A Campus Kitchen opened at Kent State on Feb.22, 2011 after Gosky took a group of students, including Sweeney, to Washington, D.C. to visit the D.C. Central Kitchen, the largest homeless shelter in the U.S.

Here, the group was introduced to The Campus Kitchen program.

Maureen Roche, director of The Campus Kitchen in D.C., said the program began in October 2001 at St. Louis University as a way of expanding the food recovery and distribution process the D.C. Central Kitchen was already doing.

“We didn’t want to take $1 million and sink it into building more kitchens because there are kitchens out there being unused,” Roche said. “Then came the epiphany that there are campus kitchens being unused.”

Roche and Robert Egger, president of The Campus Kitchen in D.C., modified their model of the D.C. Central Kitchen to fit college and high school campuses.

The program has expanded across the nation, with its 31st kitchen opening October 2011.

“We have gone after certain schools, but it’s more often a grassroots thing set up by the students,” Roche said.

Gosky said that’s how the Kent State program got started.

“We wanted to start it because Kent was hit hard by the recession, yet a lot of people were throwing food away,” Sweeney said.

To set up a Campus Kitchen, Roche said a feasibility test must be done, looking at kitchen space, food and a sponsoring office. Then, a community assessment is completed to see where food is wasted and where food needs provided.

Christie Anderson, the manager of Kent Social Services, said it made sense for Kent State’s Campus Kitchen to provide meals there.

“We’ve had a relationship with Kent State for many years, primarily through (Gosky) who provides student volunteers,” Anderson said. “We seemed to be the natural entity to benefit because we serve meals to low income residents of Kent.”

Roche said the pre-opening assessment, which includes a site visit and training course from one of The Campus Kitchen’s staff members, can take six months to a year to complete.

“It’s a pretty involved process, but at the end of the day, we have a pretty robust program that is doing food recovery and getting food donations,” she said.

The Campus Kitchen provides a grant to each kitchen based on its size.

“Smaller kitchens can get away with $5,000 cash budgets, which doesn’t include donated food, space and dining personnel,” Roche said. “Bigger kitchens, which produce 1,000 meals per week, can take $150,000.”

Cranking out 80 meals a week, Gosky said Kent State’s Campus Kitchen receives a $15,000 grant over three years.

Additional funding comes from Sodexo, the food service provider at Kent State.
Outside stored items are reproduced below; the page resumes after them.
<file path="config.mk">
export PLATFORM = sky130hd
export DESIGN_NAME = mips_core_flat
export DESIGN_NICKNAME = d
export VERILOG_FILES = /design/src/mips_pkg.sv /design/src/mips_regfile_if.sv /design/src/mips_core.sv /design/src/flat_wrapper.sv
export SDC_FILE = /design/constraint.sdc
export NUM_CORES = 1
export LEC_CHECK = 0
export ABC_AREA = 1
export BUFFER_PORTS_ARGS = -buffer_cell sky130_fd_sc_hd__buf_2
export CORE_ASPECT_RATIO = 1.1
export CORE_MARGIN = 2
export CORE_UTILIZATION = 46
export CTS_BUF_LIST = sky130_fd_sc_hd__clkbuf_8
export CTS_CLUSTER_DIAMETER = 100
export DETAILED_ROUTE_END_ITERATION = 7
export PLACE_DENSITY = 0.81
export SLEW_MARGIN = 0
export SYNTH_ARGS = -nofsm -noshare
export SYNTH_HDL_FRONTEND = slang
export SYNTH_SLANG_ARGS = --single-unit
export TNS_END_PERCENT = 20
</file>
<file path="constraint.sdc">
create_clock -name clk -period 2.92 [get_ports clk]
set_clock_uncertainty 0.1 [all_clocks]
set_input_delay 0.584 -clock clk [delete_from_list [all_inputs] [get_ports clk]]
set_output_delay 0.584 -clock clk [all_outputs]
set_load 0.01 [all_outputs]
</file>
Gosky said Sodexo gave $7,500 this year for food, cooking supplies, marketing programs, workshops and employing the student manager.

After three years of operation, Roche said campus kitchens must pay an annual affiliation fee for $12,000. This goes toward educational, technical and training programs.

“What we’re taking out is really miniscule in comparison to what is put back in,” Roche said. “In 2010, we had 28 operational kitchens, and they put back $3 million of volunteer time and goods back into the community.”

Kent State’s Campus Kitchen is also cutting costs for Kent Social Services.

“It’s saved us 20 percent of our weekly cost, which has been significant for us,” Anderson said. “We use volunteer labor and mostly donated food, so it’s hard to translate it into dollars.”

But Anderson said the money saved has been turned around to provide an extra meal on Sunday once a month.

“We were absolutely thrilled (to receive the meals), especially because it was the students themselves who initiated this,” Anderson said. “The people who eat here have spoken very, very highly of the quality of the meals that have been prepared by The Campus Kitchen. I think it will be an ongoing thing just because of the good hearts of the students at Kent.”